- [What is required]: Going down the data below, set down exactly the line with "export SETUP_SLACK_MARGIN = 0.5" and each line after it through the line with "set_load 0.01 [all_outputs]"; no other lines.
----- Data records
$ cat src/hw/rtl/umd_pkg.sv
// ---------------------------------------------------------------------------
// umd_pkg
// Types and opcode constants for the unaligned move decoder.
// ---------------------------------------------------------------------------
`default_nettype none

package umd_pkg;

	// Opcode groups, instruction bits 15:12
	localparam logic [3:0] GRP_IDX     = 4'h0;  // indexed store / load
	localparam logic [3:0] GRP_ST_DISP = 4'h1;  // store long with displacement
	localparam logic [3:0] GRP_ST_PTR  = 4'h2;  // store via pointer, pre-decrement when bit 2 is set
	localparam logic [3:0] GRP_LD_DISP = 4'h5;  // load long with displacement
	localparam logic [3:0] GRP_LD_PTR  = 4'h6;  // load via pointer, post-increment when bit 2 is set
	localparam logic [3:0] GRP_WORD_R0 = 4'h8;  // word moves through R0
	localparam logic [3:0] GRP_PC_WORD = 4'h9;  // PC-relative word load
	localparam logic [3:0] GRP_PC_LONG = 4'hD;  // PC-relative long load

	// Sub-codes of the R0 word group, instruction bits 11:8
	localparam logic [3:0] SUB_STW_DISP = 4'h1;
	localparam logic [3:0] SUB_LDW_DISP = 4'h5;

	// Size codes, instruction bits 1:0
	localparam logic [1:0] SZ_LONG = 2'd2;
	localparam logic [1:0] SZ_BAD  = 2'd3;

	// Access sizes in bytes
	localparam logic [2:0] BYTES_WORD = 3'd2;
	localparam logic [2:0] BYTES_LONG = 3'd4;

	// Status codes
	localparam logic STAT_OK    = 1'b0;
	localparam logic STAT_UNSUP = 1'b1;

	// Input beat
	typedef struct packed {
		logic [15:0] instruction;
		logic [31:0] reg_m_value;
		logic [31:0] reg_n_value;
		logic [31:0] reg_zero_value;
		logic [31:0] pc_value;
	} umd_req_t;

	// Result beat
	typedef struct packed {
		logic        status;
		logic        is_store;
		logic [31:0] mem_address;
		logic [2:0]  size_bytes;
		logic        load_signed;
		logic [3:0]  data_reg;
		logic [31:0] store_data;
		logic        writeback_valid;
		logic [3:0]  writeback_reg;
		logic [31:0] writeback_value;
		logic [31:0] next_pc;
	} umd_result_t;

endpackage

`default_nettype wire

$ cat src/hw/rtl/umd_decode.sv
// ---------------------------------------------------------------------------
// umd_decode
// Combinational decode of one faulting move instruction into a memory
// request, pointer write-back and next PC.
// ---------------------------------------------------------------------------
`default_nettype none

module umd_decode (
	input  wire umd_pkg::umd_req_t req,
	output umd_pkg::umd_result_t   res
);
	import umd_pkg::*;

	logic [3:0]  grp;
	logic [3:0]  rn;
	logic [3:0]  rm;
	logic [3:0]  d4;
	logic [7:0]  d8;
	logic [1:0]  szc;
	logic [2:0]  sz;
	logic [31:0] sz32;
	logic        ok;
	logic        predec;
	logic [31:0] base;
	logic [31:0] offs;
	logic [31:0] addr_sum;
	logic [31:0] postinc_sum;
	logic [31:0] pc_plus2;
	umd_result_t raw;

	// Split the instruction word
	assign grp  = req.instruction[15:12];
	assign rn   = req.instruction[11:8];
	assign rm   = req.instruction[7:4];
	assign d4   = req.instruction[3:0];
	assign d8   = req.instruction[7:0];
	assign szc  = req.instruction[1:0];
	assign sz   = 3'b001 << szc;
	assign sz32 = {29'd0, sz};

	// Pick the address operands and the plain request fields
	always_comb begin
		raw    = '0;
		ok     = 1'b1;
		predec = 1'b0;
		base   = '0;
		offs   = '0;
		unique case (grp)
			GRP_IDX: begin
				if (szc == SZ_BAD) begin
					ok = 1'b0;
				end else begin
					raw.size_bytes = sz;
					offs           = req.reg_zero_value;
					if (req.instruction[3]) begin
						base            = req.reg_m_value;
						raw.data_reg    = rn;
						raw.load_signed = (szc != SZ_LONG);
					end else begin
						raw.is_store   = 1'b1;
						base           = req.reg_n_value;
						raw.data_reg   = rm;
						raw.store_data = req.reg_m_value;
					end
				end
			end
			GRP_ST_DISP: begin
				raw.is_store   = 1'b1;
				raw.size_bytes = BYTES_LONG;
				base           = req.reg_n_value;
				offs           = {26'd0, d4, 2'b00};
				raw.data_reg   = rm;
				raw.store_data = req.reg_m_value;
			end
			GRP_ST_PTR: begin
				if (szc == SZ_BAD) begin
					ok = 1'b0;
				end else begin
					raw.is_store   = 1'b1;
					raw.size_bytes = sz;
					base           = req.reg_n_value;
					raw.data_reg   = rm;
					raw.store_data = req.reg_m_value;
					if (req.instruction[2]) begin
						predec            = 1'b1;
						offs              = ~sz32 + 32'd1;
						raw.writeback_valid = 1'b1;
						raw.writeback_reg = rn;
					end
				end
			end
			GRP_LD_DISP: begin
				raw.size_bytes = BYTES_LONG;
				base           = req.reg_m_value;
				offs           = {26'd0, d4, 2'b00};
				raw.data_reg   = rn;
			end
			GRP_LD_PTR: begin
				if (szc == SZ_BAD) begin
					ok = 1'b0;
				end else begin
					raw.size_bytes  = sz;
					base            = req.reg_m_value;
					raw.data_reg    = rn;
					raw.load_signed = (szc != SZ_LONG);
					if (req.instruction[2]) begin
						raw.writeback_valid = 1'b1;
						raw.writeback_reg   = rm;
						raw.writeback_value = postinc_sum;
					end
				end
			end
			GRP_WORD_R0: begin
				base = req.reg_m_value;
				offs = {27'd0, d4, 1'b0};
				if (rn == SUB_STW_DISP) begin
					raw.is_store   = 1'b1;
					raw.size_bytes = BYTES_WORD;
					raw.store_data = req.reg_zero_value;
				end else if (rn == SUB_LDW_DISP) begin
					raw.size_bytes  = BYTES_WORD;
					raw.load_signed = 1'b1;
				end else begin
					ok = 1'b0;
				end
			end
			GRP_PC_WORD: begin
				raw.size_bytes  = BYTES_WORD;
				base            = req.pc_value;
				offs            = {23'd0, d8, 1'b0} + 32'd4;
				raw.data_reg    = rn;
				raw.load_signed = 1'b1;
			end
			GRP_PC_LONG: begin
				raw.size_bytes = BYTES_LONG;
				base           = {req.pc_value[31:2], 2'b00};
				offs           = {22'd0, d8, 2'b00} + 32'd4;
				raw.data_reg   = rn;
			end
			default: begin
				ok = 1'b0;
			end
		endcase
	end

	// One address adder, one post-increment adder, one PC adder
	assign addr_sum    = base + offs;
	assign postinc_sum = req.reg_m_value + sz32;
	assign pc_plus2    = req.pc_value + 32'd2;

	// Merge the sum into the result; drop everything for unsupported codes
	always_comb begin
		res = raw;
		res.mem_address = addr_sum;
		res.next_pc     = pc_plus2;
		if (predec) begin
			res.writeback_value = addr_sum;
			if (rm == rn) begin
				res.store_data = addr_sum;
			end
		end
		if (!ok) begin
			res        = '0;
			res.status = STAT_UNSUP;
		end
	end

endmodule

`default_nettype wire

$ cat src/hw/rtl/unaligned_move_decoder_unit.sv
// ---------------------------------------------------------------------------
// unaligned_move_decoder_unit
// Decodes a faulting unaligned move into a memory request, pointer
// write-back and next PC.
// ---------------------------------------------------------------------------
//  channel   handshake            payload
//  request   start / busy         instruction, reg_m/n/zero_value, pc_value
//  result    done (one cycle)     status .. next_pc
//
//  One instruction is taken per cycle; busy stays low.
//  The request is captured in the input register; done comes from the result register.
//  The input register and the result register bound a single decode stage
//  with one address adder.
//  arst_n clears the valid bits; payload registers are not reset.
//  The receiver cannot stall; every result is shown for exactly one cycle.
// ---------------------------------------------------------------------------
`default_nettype none

module unaligned_move_decoder_unit (
	input  wire logic        clk,
	input  wire logic        arst_n,
	input  wire logic        start,
	output logic             busy,
	input  wire logic [15:0] instruction,
	input  wire logic [31:0] reg_m_value,
	input  wire logic [31:0] reg_n_value,
	input  wire logic [31:0] reg_zero_value,
	input  wire logic [31:0] pc_value,
	output logic             done,
	output logic             status,
	output logic             is_store,
	output logic [31:0]      mem_address,
	output logic [2:0]       size_bytes,
	output logic             load_signed,
	output logic [3:0]       data_reg,
	output logic [31:0]      store_data,
	output logic             writeback_valid,
	output logic [3:0]       writeback_reg,
	output logic [31:0]      writeback_value,
	output logic [31:0]      next_pc
);
	import umd_pkg::*;

	logic        valid_s1;
	umd_req_t    req_s1;
	logic        valid_s2;
	umd_result_t res_s2;
	umd_result_t res_d;

	// Never stall the requester
	assign busy = 1'b0;

	// Capture the request beat
	always_ff @(posedge clk or negedge arst_n) begin
		if (!arst_n) begin
			valid_s1 <= 1'b0;
		end else begin
			valid_s1 <= start & ~busy;
		end
	end

	always_ff @(posedge clk) begin
		if (start && !busy) begin
			req_s1 <= '{instruction:    instruction,
			            reg_m_value:    reg_m_value,
			            reg_n_value:    reg_n_value,
			            reg_zero_value: reg_zero_value,
			            pc_value:       pc_value};
		end
	end

	// Decode
	umd_decode u_decode (
		.req (req_s1),
		.res (res_d)
	);

	// Register the result beat
	always_ff @(posedge clk or negedge arst_n) begin
		if (!arst_n) begin
			valid_s2 <= 1'b0;
		end else begin
			valid_s2 <= valid_s1;
		end
	end

	always_ff @(posedge clk) begin
		if (valid_s1) begin
			res_s2 <= res_d;
		end
	end

	// Drive the result ports
	assign done            = valid_s2;
	assign status          = res_s2.status;
	assign is_store        = res_s2.is_store;
	assign mem_address     = res_s2.mem_address;
	assign size_bytes      = res_s2.size_bytes;
	assign load_signed     = res_s2.load_signed;
	assign data_reg        = res_s2.data_reg;
	assign store_data      = res_s2.store_data;
	assign writeback_valid = res_s2.writeback_valid;
	assign writeback_reg   = res_s2.writeback_reg;
	assign writeback_value = res_s2.writeback_value;
	assign next_pc         = res_s2.next_pc;

endmodule

`default_nettype wire

$ cat config.mk
export PLATFORM = sky130hd
export DESIGN_NAME = unaligned_move_decoder_unit
export DESIGN_NICKNAME = d
export VERILOG_FILES = /design/src/hw/rtl/umd_pkg.sv /design/src/hw/rtl/umd_decode.sv /design/src/hw/rtl/unaligned_move_decoder_unit.sv
export SDC_FILE = /design/constraint.sdc
export NUM_CORES = 1
export LEC_CHECK = 0
export ABC_AREA = 1
export BUFFER_PORTS_ARGS = -buffer_cell sky130_fd_sc_hd__buf_2
export CORE_MARGIN = 4
export CORE_UTILIZATION = 45
export CTS_CLUSTER_SIZE = 24
export DETAILED_ROUTE_END_ITERATION = 6
export PLACE_DENSITY = 0.67
export SETUP_SLACK_MARGIN = 0.5
export SYNTH_ARGS = -nofsm -noshare
export SYNTH_HDL_FRONTEND = slang
export SYNTH_SLANG_ARGS = --single-unit
$ cat constraint.sdc
create_clock -name clk -period 6.4 [get_ports clk]
set_clock_uncertainty 0.05 [all_clocks]
set_input_delay 0.64 -clock clk [delete_from_list [all_inputs] [get_ports clk]]
set_output_delay 0.64 -clock clk [all_outputs]
set_load 0.01 [all_outputs]
# After elaboration in Yosys (flattened, before gate mapping)
# Cells that the tools add are included.
op_classes:
  addsub: 6
  n_eq_ne: 12
  shifts: 1
  n_mux: 44
  bitwise: 1
  n_reduce_logical: 7
ops:
  columns: ["op", "n"]
  rows:
  - ["$mux 32", 13]
  - ["$pmux 32 s7", 1]
  - ["$pmux 32 s6", 1]
  - ["$mux 143", 1]
  - ["$pmux 32 s4", 1]
  - ["$mux 37", 2]
  - ["$mux 41", 1]
  - ["$mux 40", 1]
  - ["$add 32x1->32 const B", 1]
  - ["$add 32x2->32 const B", 1]
  - ["$add 32x3->32", 1]
  - ["$add 32x32->32", 1]
  - ["$not 3->32", 1]
  - ["$pmux 4 s5", 1]
  - ["$pmux 3 s6", 1]
  - ["$eq 4x3->1 const B", 3]
  - ["$eq 4x4->1 const B", 3]
  - ["$add 10x3->11 const B", 1]
  - ["$mux 1", 11]
  - ["$add 9x3->10 const B", 1]
  - ["$pmux 5 s2", 1]
  - ["$mux 3", 3]
  - ["$reduce_or 3->1", 3]
  - ["$eq 4x1->1 const B", 2]
  - ["other kinds (13)", 15]
totals:
  reg_bits: 289

# Logic depth before layout (Yosys ltp)
depth:
  depth_word: 10
  mapped_depth: 26

# Cells and area by module
# From an unflattened synthesis, not the netlist that was laid out.
hier_totals:
  hier_cells: 1858
  hier_area_um2: 16191.8
modules_own_cells:
  columns: ["mod", "instances", "cells_per_inst", "area_each_um2"]
  rows:
  - ["unaligned_move_decoder_unit", 1, 291, 8679.6]
  - ["umd_decode", 1, 1567, 7512.2]

# Worst setup path after synthesis
# Ideal clock, no wire load.
synth_timing:
  kind: "reg2reg"
  from: "register valid_s1"
  to: "register res_s2 (netlist bit data_reg[0]), enable pin"
  setup_time_ns: 0.503
  arrival_time_ns: 3.202
  required_ns: 5.847
  setup_slack_ns: 2.645
  path_stages_with_launch: 1
  period_less_slack_ns: 3.755
  cell_sequence: "dfrtp_1"
synth_rtl:
  columns: ["item", "line_no", "text"]
  rows:
  - ["from (decl)", "unaligned_move_decoder_unit.sv:44", "logic valid_s1;"]
  - ["from (signal assigned)", "unaligned_move_decoder_unit.sv:58", "valid_s1 <= start & ~busy;"]
  - ["to (signal assigned)", "unaligned_move_decoder_unit.sv:89", "res_s2 <= res_d;"]
  - ["to (decl)", "unaligned_move_decoder_unit.sv:47", "umd_result_t res_s2;"]
# No word-level cell between the ends.

# Worst setup path after layout
layout_timing:
  from: "register req_s1[140] (netlist bit)"
  to: "register res_s2 (netlist bit writeback_value[31]) (data pin)"
layout_between:
  elab_chain_len: 5
  elab_cells_between_ends: 19
  classes_between: "1 x add/sub; 7 x eq/ne; 6 x mux; 5 x reduce/logical"
layout_lines:
  columns: ["item", "line_no", "text"]
  rows:
  - ["from (decl)", "unaligned_move_decoder_unit.sv:45", "umd_req_t req_s1;"]
  - ["from (signal assigned)", "unaligned_move_decoder_unit.sv:64", "req_s1 <= '{instruction: instruction,"]
  - ["$eq 4x3->1 (tied with other cells)", "umd_decode.sv:48", "unique case (grp)"]
  - ["$reduce_or 2->1 (no source line)", null, null]
  - ["$pmux 32 s7 or $pmux 32 s6 (tied branches)", "umd_decode.sv:48", null]
  - ["$add 32x32->32", "umd_decode.sv:147", "assign addr_sum = base + offs;"]
  - ["$mux 32", "umd_decode.sv:156", "if (predec) begin"]
# Several ways; a longest one is shown, not always the timed one.
# A chain may end at the register's enable or synchronous reset.

==> key figures <==
Status
  • Outcome: completed

Cells and area
  • Layout cell share with drive strength beyond 1: 19.8%
  • Area grow syn2layout: 18.4%
  • Fill cells: 3128
  • Max FFs per register: 144
  • Nets: 2124
  • Final core utilization: 54.4%
  • Biggest register: req_s1

Synthesis
  • Synth Area per Inst: 9.44 um2
  • Fraction of registers with async set/reset: 0.692%
  • Post-Syn Nets: 1835
  • Seq/Total Area, Yosys: 56.0%
  • Seq cells post-synth: 289
  • Yosys cell types: 52
  • Post-Synthesis Cells: 1639
  • EDFF count, synth: 287
  • Syn Std Cell Area: 0.0155 mm2
  • Ys Warns: 0
  • Dominant synthesized flop cell: edfxtp_1

Power
  • PD cells: 264 mW/mm2
  • Worst IR drop on VDD: 0.206 mV
  • Leak: 7.97 nW

Min path
  • Hold WC Path Type: input port to register
  • Hold_sp: reg_zero_value[29]

Critical path
  • CP Max Fanout: 20
  • Critical path type: register to register
  • Crit. End Element: register
  • Req. time, crit path: 6650 ps
  • Worst path cell trace: inv_1, nor2_1, nand2_1, nor2_1, inv_1, o22ai_1, a2111o_1, ha_1, nand2_1, nand2_1, a21oi_1, nand2_1, nand2_1, nand2_1, a21oi_1, nand2_1, nand3_1, a21oi_1
  • Arr. time, crit path: 4990 ps
  • CP most frequent cell: nand2_1
  • Type of origin of the critical path: register
  • CP startpoint: req_s1[140]
  • R2R Path Start: req_s1[140]
  • Slowest stage cell, crit path: nor2_1
  • Peak per-stage delay on the critical path: 880 ps

GRT
  • Vias in the first global route: 12900
  • Gr usage total: 27.8%
  • Initial antenna violation count: 5
  • Largest net degree at the start of global routing: 86
  • Remaining global-route overflow: 0
  • First-pass GRT wire length: 80400 um

Placed design
  • Pre-CTS WS: 1780 ps
  • Routability cong.: 0.949
  • Port bufs: 290
  • Detailed placement HPWL: 42400 um

Clocking
  • Clock root cell: clkbuf_16
  • Clock Path Buffers: 3
  • TritonCTS buffer count: 30
  • Post-CTS Setup Bufs: 0
  • Clock slew at reported path FFs: 60 ps
  • Clock sink count: 289
  • CTS tree: yes
  • Post-CTS resize count: 0
  • Clk_lat worst skew: 570 ps
  • H-tree depth: 1

STA
  • Final hold vios: 0
  • Max Slew Vio Count: 0
  • Maximum clock frequency: 211 MHz
  • Part of the cycle the worst path needs: 74.1%
  • Slew margin rel.: 26.7%
  • RSZ-0062 raised after global routing: no
  • Final setup TNS: 0 ps
  • Worst setup margin: 1660 ps
  • Worst-margin pin slew: 1100 ps
  • Fin crit period: 4740 ps
  • Final setup violation count: 0

Floorplanning
  • Starting Density: 45.9%
  • IO Pins: 292
  • Num rows: 67
  • Die Ht: 193 um
  • Die Width: 193 um
  • Die area: 0.0374 mm2
  • Core Area: 0.0337 mm2

Detailed routing
  • Via count: 13300
  • Drt first pass iters: 5
  • Via/cell ratio: 5.55
  • Drt wl/cell: 22.5 um
  • Post-route DRC violation count: 0
  • Post-route ant nets: 0
  • Initial DRC count: 1273
  • Routed wire length: 54000 um

Job
  • Max-cap violations: 0
final cells by class:
cell class | count | area, um2 | area share (%)
diodes | 2 | 5.00 | 0.0273
clock buffers | 41 | 833 | 4.55
clock inverters | 15 | 130 | 0.710
inverters | 226 | 848 | 4.63
multi-input cells | 1086 | 5770 | 31.5
flip-flops and latches | 289 | 8670 | 47.3
well taps | 448 | 561 | 3.06
repair buffers | 295 | 1500 | 8.18
synth_stat cells (6+ instances only):
master | instances | share of area, %
a21oi_1 | 61 | 2.0
a22oi_1 | 32 | 1.6
a31oi_1 | 6 | 0.24
buf_2 | 17 | 0.55
buf_4 | 6 | 0.29
clkbuf_1 | 14 | 0.34
edfxtp_1 | 287 | 56
ha_1 | 47 | 3.8
inv_1 | 208 | 5.0
inv_2 | 17 | 0.41
nand2_1 | 399 | 9.7
nand3_1 | 97 | 3.1
nand4_1 | 28 | 1.1
nor2_1 | 142 | 3.4
nor2_2 | 9 | 0.36
nor3_1 | 33 | 1.1
o2111ai_1 | 9 | 0.51
o211ai_1 | 8 | 0.39
o21ai_0 | 57 | 1.8
o21ai_1 | 14 | 0.45
o221ai_1 | 17 | 0.96
o22ai_1 | 35 | 1.4
xnor2_1 | 6 | 0.34
xor2_1 | 32 | 1.8
per-stage QoR:
stage | cell area (um2) | hold WS (ps) | instances | power (mW)
after global routing | 18300 | 174 | 2400 | 5.02
final | 18300 | 196 | 2402 | 4.83
after CTS | 18300 | 169 | 2400 | 4.85
after floorplan | 15500 | 294 | 1639 | 2.79
after global placement | 17300 | 375 | 2343 | 3.14
after detailed placement | 17300 | 378 | 2343 | 3.14
cells in the final DEF, fill, tap and decap left out, drive strengths merged, types with 4 or more instances in the layout:
master and count:
o211ai 8, nand4 28, o22ai 35, a31oi 6, and2 4, nor3b 4
or2 4, clkinv 13, xnor2 6, clkbuf 41, nor2 156, nor4 5
o221ai 17, buf 294, inv 225, edfxtp 287, nor3 37, o21ai 73
nand3 101, ha 47, a21oi 62, a22oi 32, xor2 32, nand2 402
o21bai 5, o2111ai 9
power breakdown:
part / switching [mW] / internal, mW
registers: 0.113 / 2.26
clock network: 0.723 / 0.988
logic: 0.517 / 0.234
total: 1.35 / 3.48
metal layers:
metal	global-route usage [%]	part of all wire, %
met5	0	0.091
met4	5.82	2.1
met3	5.41	9.0
met2	41.3	42
met1	42.6	46
final timing paths:
path	cells after the start	slack, ps	to
max	18	1660	writeback_value[31]
min	1	200	req_s1[61]
max in group asynchronous	2	5840	valid_s1
min reg2reg	2	570	next_pc[0]
min in group asynchronous	2	360	valid_s1
max reg2reg	18	1660	writeback_value[31]
critical path, delay by kind of cell (launching register included):
| family | cells | cell delay, ps |
|---|---|---|
| DFF | 1 | 490 |
| adders and majority gates | 1 | 290 |
| buffers and inverters | 2 | 300 |
| and+or+nand+nor | 10 | 2480 |
| AOI/OAI and AO/OA | 5 | 860 |
kinds of logic after synthesis:
kind of cell / Yosys count / synth area share, %
buffers and inverters: 264 / 6.69
and+or+nand+nor: 743 / 20.8
xor gates and xnor gates: 38 / 2.15
adders and majority gates: 49 / 4.06
other: 1 / 0.0242
AOI/OAI and AO/OA: 255 / 10.2
DFF: 289 / 56.0
what timing repair did:
action / 4_1_cts / 5_1_grt
hold buffers: 1 / 0
endpoints found under the setup margin: 0 / 0
endpoints found under the hold margin: 2 / 0
Power figures use the tool's default switching activity.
----------
- [Response to the task]:
export SETUP_SLACK_MARGIN = 0.5
export SYNTH_ARGS = -nofsm -noshare
export SYNTH_HDL_FRONTEND = slang
export SYNTH_SLANG_ARGS = --single-unit
$ cat constraint.sdc
create_clock -name clk -period 6.4 [get_ports clk]
set_clock_uncertainty 0.05 [all_clocks]
set_input_delay 0.64 -clock clk [delete_from_list [all_inputs] [get_ports clk]]
set_output_delay 0.64 -clock clk [all_outputs]
set_load 0.01 [all_outputs]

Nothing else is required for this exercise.